Determining Whether an Export License is Required

The Export Control Office can assist you in determining whether a specific license is required, will secure a license when needed, and can advise you on what records need to be maintained, even when a license is not required. UC Berkeley faculty and staff should contact the Export Control Office to ensure that they do not violate the export regulations and become personally liable for the substantial civil and criminal penalties.

Determining if a Commodity is Controlled

In order to determine whether it is necessary to obtain an export license from the relevant federal agency to send tangible items outside the United States or share technical data to a foreign national abroad or in the U.S., consider the following:

  • What is the item or technology?
  • What is the end use of the item?
  • Who is the recipient and are they on a restricted list?
  • What is the destination country?

U.S. export regulations may require an export license or license exception based on the item classification (including technical data), destination, and end user.

There are U.S.-specific classifications based on technical listings in export regulations. The export classification can be either an ECCN (Export Control Classification Number alphanumeric code) under the EAR or in an ITAR Category (Roman numeral) on the U.S. Munitions List.

If you are unsure of the classification, the first step is to go to the source. Ask the manufacturer, producer or developer of the item. If the item has been exported in the past, they may know the ECCN, what countries require a license, and whether a license exception may be used.

EAR

For commodities controlled under U.S. Department of Commerce Export Administration Regulations (EAR), whether a license is required depends upon the country to which the item is being shipped or the citizenship of the recipient of technical information (deemed export). Even in cases where license approval is not required, there are administrative requirements and records that must be maintained regarding exports of EAR-controlled items or information.

EAR99 Designation

Most items are designated “EAR99” and are not restricted by U.S. export control.

  • Items and equipment used to conduct fundamental research, or which are the result of fundamental research, going to a country that is not on any list of prohibited destinations, for use in that country in furtherance of fundamental research, ordinarily will qualify for “No License Required” (NLR) treatment under the Commerce Department regulations (EAR 99). Please contact the Export Control Officer to confirm your item is EAR99.

See the EAR section on the Lists of Controlled Technologies to determine if the information or technology is controlled under EAR.

ITAR

If a commodity is controlled under U.S. Department of State International Traffic in Arms Regulations (ITAR) , then a license is always required before it can be shipped to any country outside the U.S. or shared with a a foreign national abroad or in the U.S., except in limited circumstances such as shipment to a military base overseas. Licenses are also required to import such items. The UC Office of the President handles such licenses, working the campus Export Control Officer.

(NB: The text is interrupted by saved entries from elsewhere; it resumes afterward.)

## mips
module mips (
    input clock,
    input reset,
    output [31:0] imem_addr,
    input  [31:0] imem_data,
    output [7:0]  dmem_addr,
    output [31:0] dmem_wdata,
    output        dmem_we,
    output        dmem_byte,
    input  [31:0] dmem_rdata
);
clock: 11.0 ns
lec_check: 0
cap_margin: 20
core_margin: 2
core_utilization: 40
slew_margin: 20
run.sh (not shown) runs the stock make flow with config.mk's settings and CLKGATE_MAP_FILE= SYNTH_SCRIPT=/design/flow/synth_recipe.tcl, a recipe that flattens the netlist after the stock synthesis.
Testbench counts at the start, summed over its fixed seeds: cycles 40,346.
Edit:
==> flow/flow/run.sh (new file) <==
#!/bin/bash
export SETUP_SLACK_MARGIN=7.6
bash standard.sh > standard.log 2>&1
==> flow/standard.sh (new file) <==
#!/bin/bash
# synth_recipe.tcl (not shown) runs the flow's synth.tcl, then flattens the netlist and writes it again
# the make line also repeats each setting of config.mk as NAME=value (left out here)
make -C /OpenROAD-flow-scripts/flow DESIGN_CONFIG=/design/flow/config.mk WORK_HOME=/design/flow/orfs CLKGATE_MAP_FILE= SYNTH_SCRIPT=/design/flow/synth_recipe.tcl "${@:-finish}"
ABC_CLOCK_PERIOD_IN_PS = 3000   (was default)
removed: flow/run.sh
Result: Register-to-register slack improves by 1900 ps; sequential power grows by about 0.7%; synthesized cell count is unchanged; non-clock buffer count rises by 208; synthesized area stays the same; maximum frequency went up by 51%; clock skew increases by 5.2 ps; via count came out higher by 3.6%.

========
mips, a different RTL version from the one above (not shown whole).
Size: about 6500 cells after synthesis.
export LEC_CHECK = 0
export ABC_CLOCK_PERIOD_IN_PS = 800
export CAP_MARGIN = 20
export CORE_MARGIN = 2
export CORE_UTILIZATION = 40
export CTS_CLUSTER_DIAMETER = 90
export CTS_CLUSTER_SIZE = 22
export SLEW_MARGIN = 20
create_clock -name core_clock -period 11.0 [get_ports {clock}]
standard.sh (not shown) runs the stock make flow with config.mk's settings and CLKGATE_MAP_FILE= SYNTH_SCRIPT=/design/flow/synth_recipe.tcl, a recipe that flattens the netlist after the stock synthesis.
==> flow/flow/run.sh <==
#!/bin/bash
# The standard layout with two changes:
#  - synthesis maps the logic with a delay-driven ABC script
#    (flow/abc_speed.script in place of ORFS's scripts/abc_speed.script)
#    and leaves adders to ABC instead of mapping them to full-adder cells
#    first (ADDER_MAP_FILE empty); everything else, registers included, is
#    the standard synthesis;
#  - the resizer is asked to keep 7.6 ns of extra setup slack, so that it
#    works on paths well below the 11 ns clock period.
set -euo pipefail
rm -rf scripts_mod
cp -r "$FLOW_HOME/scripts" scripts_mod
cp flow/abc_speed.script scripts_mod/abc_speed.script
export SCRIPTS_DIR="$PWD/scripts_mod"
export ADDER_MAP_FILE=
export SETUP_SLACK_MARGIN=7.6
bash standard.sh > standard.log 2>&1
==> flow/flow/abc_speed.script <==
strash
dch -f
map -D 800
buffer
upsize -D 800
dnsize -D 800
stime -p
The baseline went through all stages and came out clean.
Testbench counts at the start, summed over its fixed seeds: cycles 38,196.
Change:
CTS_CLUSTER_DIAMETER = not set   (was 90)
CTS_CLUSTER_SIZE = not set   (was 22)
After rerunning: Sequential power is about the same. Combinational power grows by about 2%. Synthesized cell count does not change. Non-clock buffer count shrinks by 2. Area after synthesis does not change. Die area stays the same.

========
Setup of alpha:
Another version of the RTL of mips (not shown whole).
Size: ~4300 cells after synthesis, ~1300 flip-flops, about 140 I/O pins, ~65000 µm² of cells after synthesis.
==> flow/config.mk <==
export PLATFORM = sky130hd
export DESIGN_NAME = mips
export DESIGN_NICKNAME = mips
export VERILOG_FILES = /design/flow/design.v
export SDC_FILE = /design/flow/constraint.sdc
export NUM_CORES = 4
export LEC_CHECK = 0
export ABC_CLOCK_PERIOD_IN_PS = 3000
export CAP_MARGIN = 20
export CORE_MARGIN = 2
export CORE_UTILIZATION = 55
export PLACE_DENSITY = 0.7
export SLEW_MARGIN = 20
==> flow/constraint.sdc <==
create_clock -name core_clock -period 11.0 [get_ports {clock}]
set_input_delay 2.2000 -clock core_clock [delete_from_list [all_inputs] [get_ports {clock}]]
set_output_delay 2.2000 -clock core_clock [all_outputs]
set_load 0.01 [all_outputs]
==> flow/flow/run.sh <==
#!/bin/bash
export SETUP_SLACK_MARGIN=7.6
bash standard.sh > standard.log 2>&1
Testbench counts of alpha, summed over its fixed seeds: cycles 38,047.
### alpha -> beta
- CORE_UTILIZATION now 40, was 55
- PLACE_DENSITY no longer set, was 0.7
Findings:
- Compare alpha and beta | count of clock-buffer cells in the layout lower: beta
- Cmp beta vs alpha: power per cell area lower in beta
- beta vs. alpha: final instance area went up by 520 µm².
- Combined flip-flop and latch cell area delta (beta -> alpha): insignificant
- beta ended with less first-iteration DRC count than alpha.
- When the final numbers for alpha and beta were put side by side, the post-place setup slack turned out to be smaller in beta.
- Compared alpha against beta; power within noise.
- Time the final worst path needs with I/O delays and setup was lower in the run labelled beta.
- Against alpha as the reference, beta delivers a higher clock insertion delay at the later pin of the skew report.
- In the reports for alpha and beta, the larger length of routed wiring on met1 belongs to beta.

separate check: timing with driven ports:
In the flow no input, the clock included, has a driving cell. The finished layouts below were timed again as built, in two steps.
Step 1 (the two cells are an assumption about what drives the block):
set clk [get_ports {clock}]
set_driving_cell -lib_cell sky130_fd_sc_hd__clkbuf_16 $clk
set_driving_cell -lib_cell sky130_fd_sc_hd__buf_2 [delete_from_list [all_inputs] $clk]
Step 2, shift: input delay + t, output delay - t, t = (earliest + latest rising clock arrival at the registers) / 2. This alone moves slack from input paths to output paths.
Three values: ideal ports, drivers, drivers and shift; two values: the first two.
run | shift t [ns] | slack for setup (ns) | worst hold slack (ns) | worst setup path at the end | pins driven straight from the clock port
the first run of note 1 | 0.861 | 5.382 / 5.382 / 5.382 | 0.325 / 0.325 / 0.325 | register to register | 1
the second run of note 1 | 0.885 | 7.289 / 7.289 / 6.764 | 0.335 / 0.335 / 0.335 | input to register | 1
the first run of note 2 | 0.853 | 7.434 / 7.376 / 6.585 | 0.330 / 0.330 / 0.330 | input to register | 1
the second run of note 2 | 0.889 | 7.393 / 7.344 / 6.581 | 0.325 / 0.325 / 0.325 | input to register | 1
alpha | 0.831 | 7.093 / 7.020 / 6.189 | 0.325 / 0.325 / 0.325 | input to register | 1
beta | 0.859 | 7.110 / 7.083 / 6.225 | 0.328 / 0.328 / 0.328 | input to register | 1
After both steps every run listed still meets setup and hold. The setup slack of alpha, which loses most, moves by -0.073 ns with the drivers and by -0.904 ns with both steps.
This design comes from an exercise in tuning for small area, a short achievable clock period and few clock cycles per item on the open sky130 flow, not from production work. At most, simulation tests tie the RTL to the original design; equivalence was not proved.

Setup of the baseline:
Design multiply, start of the top module:
module multiply (clk, prod, fin, mcand, mplier, reset);
	input clk, reset;
	output [63:0] prod;
	output fin;
	input [31:0] mcand, mplier;
	reg first;		 
	reg [1:0] cnt;		 
	reg [32:0] S, C;	 
	reg [11:0] lx, ly;	 
	reg cin;		 
	reg [5:0] e1, e2, en;	 
	reg [23:0] sh;	 
	assign fin = (cnt == 3);
	wire [35:0] mpx = {4'd0, mplier};
	wire [12:0] nxt = first ? mpx[23:11] : sh[23:11];	 
	wire [32:0] a = S & {33{~first}} | {1'b1, 32'd0} & {33{first}};
	wire [32:0] b = C & {33{~first}};
	wire [33:0] m1 = {2'b00, mcand};
	wire [33:0] m2 = {1'b0, mcand, 1'b0};
	wire [2:0] f0 = {mplier[1], mplier[0], 1'b0};
	wire [2:0] q0 = nxt[2:0];
	wire s1_0 = e1[0] | first & (f0[1] ^ f0[0]);
	wire s2_0 = e2[0] | first & ((f0 == 3'b100) | (f0 == 3'b011));
	wire ng0 = en[0] | first & f0[2];
	wire [33:0] r0 = (({34{s1_0}} & m1) | ({34{s2_0}} & m2)) ^ {34{ng0}};
	wire [2:0] f1 = {mplier[3], mplier[2], mplier[1]};
	wire [2:0] q1 = nxt[4:2];
	wire s1_1 = e1[1] | first & (f1[1] ^ f1[0]);
  ...
For scale: roughly 1,400 cells after synthesis, about 130 flip-flops, roughly 130 I/O pins, about 0.015 sq mm of cells after synthesis.
Settings: LEC_CHECK=0, CAP_MARGIN=20, CORE_MARGIN=2, CORE_UTILIZATION=40, SETUP_SLACK_MARGIN=0.5, SLEW_MARGIN=20, SYNTH_HIERARCHICAL=1, SYNTH_MINIMUM_KEEP_SIZE=0; clock period 4.5 ns.
standard.sh (not shown) runs the stock make flow with config.mk's settings and CLKGATE_MAP_FILE= SYNTH_SCRIPT=/design/flow/synth_recipe.tcl, a recipe that flattens the netlist after the stock synthesis.
==> flow/flow/run.sh <==
#!/bin/bash
# Standard layout, but with plain buffers on the ports instead of delay cells.
export BUFFER_PORTS_ARGS="-buffer_cell sky130_fd_sc_hd__buf_2"
bash standard.sh > standard.log 2>&1
Testbench counts of the baseline, summed over its fixed seeds: cycles 12,800, items 3,200.
Changes in the candidate relative to the baseline:
--- a/flow/design.v
+++ b/flow/design.v
@@ -1,64 +1,64 @@
 module multiply (clk, prod, fin, mcand, mplier, reset);
 	input clk, reset;
 	output [63:0] prod;
 	output fin;
 	input [31:0] mcand, mplier;
 	reg first;		 
 	reg [1:0] cnt;		 
 	reg [32:0] S, C;	 
 	reg [11:0] lx, ly;	 
 	reg cin;		 
-	reg [5:0] e1, e2, en;	 
+	reg [5:0] e1, e2;	 
 	reg [23:0] sh;	 
 	assign fin = (cnt == 3);
 	wire [35:0] mpx = {4'd0, mplier};
 	wire [12:0] nxt = first ? mpx[23:11] : sh[23:11];	 
 	wire [32:0] a = S & {33{~first}} | {1'b1, 32'd0} & {33{first}};
 	wire [32:0] b = C & {33{~first}};
 	wire [33:0] m1 = {2'b00, mcand};
 	wire [33:0] m2 = {1'b0, mcand, 1'b0};
 	wire [2:0] f0 = {mplier[1], mplier[0], 1'b0};
 	wire [2:0] q0 = nxt[2:0];
 	wire s1_0 = e1[0] | first & (f0[1] ^ f0[0]);
 	wire s2_0 = e2[0] | first & ((f0 == 3'b100) | (f0 == 3'b011));
-	wire ng0 = en[0] | first & f0[2];
+	wire ng0 = first ? mplier[1] : sh[1];
 	wire [33:0] r0 = (({34{s1_0}} & m1) | ({34{s2_0}} & m2)) ^ {34{ng0}};
 	wire [2:0] f1 = {mplier[3], mplier[2], mplier[1]};
 	wire [2:0] q1 = nxt[4:2];
 	wire s1_1 = e1[1] | first & (f1[1] ^ f1[0]);
 	wire s2_1 = e2[1] | first & ((f1 == 3'b100) | (f1 == 3'b011));
-	wire ng1 = en[1] | first & f1[2];
+	wire ng1 = first ? mplier[3] : sh[3];
 	wire [33:0] r1 = (({34{s1_1}} & m1) | ({34{s2_1}} & m2)) ^ {34{ng1}};
 	wire [2:0] f2 = {mplier[5], mplier[4], mplier[3]};
 	wire [2:0] q2 = nxt[6:4];
 	wire s1_2 = e1[2] | first & (f2[1] ^ f2[0]);
 	wire s2_2 = e2[2] | first & ((f2 == 3'b100) | (f2 == 3'b011));
-	wire ng2 = en[2] | first & f2[2];
+	wire ng2 = first ? mplier[5] : sh[5];
 	wire [33:0] r2 = (({34{s1_2}} & m1) | ({34{s2_2}} & m2)) ^ {34{ng2}};
 	wire [2:0] f3 = {mplier[7], mplier[6], mplier[5]};
 	wire [2:0] q3 = nxt[8:6];
 	wire s1_3 = e1[3] | first & (f3[1] ^ f3[0]);
 	wire s2_3 = e2[3] | first & ((f3 == 3'b100) | (f3 == 3'b011));
-	wire ng3 = en[3] | first & f3[2];
+	wire ng3 = first ? mplier[7] : sh[7];
 	wire [33:0] r3 = (({34{s1_3}} & m1) | ({34{s2_3}} & m2)) ^ {34{ng3}};
 	wire [2:0] f4 = {mplier[9], mplier[8], mplier[7]};
 	wire [2:0] q4 = nxt[10:8];
 	wire s1_4 = e1[4] | first & (f4[1] ^ f4[0]);
 	wire s2_4 = e2[4] | first & ((f4 == 3'b100) | (f4 == 3'b011));
-	wire ng4 = en[4] | first & f4[2];
+	wire ng4 = first ? mplier[9] : sh[9];
 	wire [33:0] r4 = (({34{s1_4}} & m1) | ({34{s2_4}} & m2)) ^ {34{ng4}};
 	wire [2:0] f5 = {mplier[11], mplier[10], mplier[9]};
 	wire [2:0] q5 = nxt[12:10];
 	wire s1_5 = e1[5] | first & (f5[1] ^ f5[0]);
 	wire s2_5 = e2[5] | first & ((f5 == 3'b100) | (f5 == 3'b011));
-	wire ng5 = en[5] | first & f5[2];
+	wire ng5 = first ? mplier[11] : sh[11];
 	wire [33:0] r5 = (({34{s1_5}} & m1) | ({34{s2_5}} & m2)) ^ {34{ng5}};
 	wire l0_6_0_s, l0_6_0_c;
 	ha ul0_6_0 (a[6], b[6], l0_6_0_s, l0_6_0_c);
 	wire l0_7_1_s, l0_7_1_c;
 	ha ul0_7_1 (a[7], b[7], l0_7_1_s, l0_7_1_c);
 	wire l0_8_2_s, l0_8_2_c;
 	fa ul0_8_2 (a[8], b[8], r0[8], l0_8_2_s, l0_8_2_c);
 	wire l0_8_3_s, l0_8_3_c;
 	ha ul0_8_3 (r1[6], r2[4], l0_8_3_s, l0_8_3_c);
 	wire l0_9_4_s, l0_9_4_c;
@@ -527,21 +527,20 @@
 			cnt <= 0;
 		else if (cnt != 3)
 			cnt <= cnt + 1'b1;
 		S <= x[44:12];
 		C <= y[44:12];
 		lx <= x[11:0];
 		ly <= y[11:0];
 		cin <= low[12] & ~first;
 		e1 <= reset ? 6'd0 : {q5[1] ^ q5[0], q4[1] ^ q4[0], q3[1] ^ q3[0], q2[1] ^ q2[0], q1[1] ^ q1[0], q0[1] ^ q0[0]};
 		e2 <= reset ? 6'd0 : {(q5 == 3'b100) | (q5 == 3'b011), (q4 == 3'b100) | (q4 == 3'b011), (q3 == 3'b100) | (q3 == 3'b011), (q2 == 3'b100) | (q2 == 3'b011), (q1 == 3'b100) | (q1 == 3'b011), (q0 == 3'b100) | (q0 == 3'b011)};
-		en <= reset ? 6'd0 : {q5[2], q4[2], q3[2], q2[2], q1[2], q0[2]};
 		sh <= first ? mpx[35:12] : {low[11:0], sh[23:12]};
 	end
 	wire [40:0] his = {S, lx, cin} + {C, ly, cin};
 	wire [39:0] hi = his[40:1];
 	assign prod = {hi, sh};
 endmodule
 module fa (a, b, c, s, co);
 	input a, b, c;
 	output s, co;
 	assign s = a ^ b ^ c;
[summary]
Every stage of the flow completed for the candidate, and the final layout passed the timing, design-rule and antenna checks. Looking only at worst setup slack before clock tree synthesis, and setting everything else aside, the lower value of the candidate and the baseline goes to the baseline. When the candidate is set beside the baseline, its number of non-clock buffers in the layout turns out to be 5 larger. Compared with the baseline, in the candidate total wire length after detailed routing higher; synthesized netlist cell count -13. The candidate ended with more worst setup slack than the baseline.
No functional check of the RTL was part of the candidate.

## port drivers added, routing unchanged
The results above use ideal ports. As a check the final layouts listed here were re-extracted and re-timed, cells and wires unchanged. Step 1: set_driving_cell puts a clkbuf_16 on clk and a buf_2 on each other input, an assumption about the parent block. Step 2, shift: input delay + t, output delay - t, t = (earliest + latest rising clock arrival at the registers) / 2. This alone moves slack from input paths to output paths. a / b / c = no drivers / after step 1 / after step 2; a / b = the first two.
run | t, ns | setup slack, ns | slew at the worst register clock pin (ns) | cell pins on the clock port's net
the baseline | 0.482 | 0.565 / 0.555 / 0.104 | 0.07 / 0.07 | 1
the candidate | 0.483 | 0.579 / 0.554 / 0.124 | 0.07 / 0.07 | 1
After both steps setup and hold are still met in every run listed. The setup slack of the baseline, which loses most, moves by -0.010 ns with the drivers and by -0.461 ns with both steps.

In most cases, the university is not fabricating or shipping ITAR controlled items, since these are generally items specifically designed for military purposes. See the ITAR section on the Lists of Controlled Technologies.


Securing a License

Contact the Export Control Office for assistance in determining whether a specific license is required. The Export Control Office will secure a license when needed. The Export Control Office can also review and advise on available license exceptions.

Government Processing Time

The processing time for a license application and supporting documents depends on where the exported material is going. You should allow a minimum of 8 to 12 weeks to process your application. Delays of three to six months are not uncommon for obtaining licenses for countries listed on the U.S. Department of Commerce Entity List which may require review by more agencies and a longer processing time.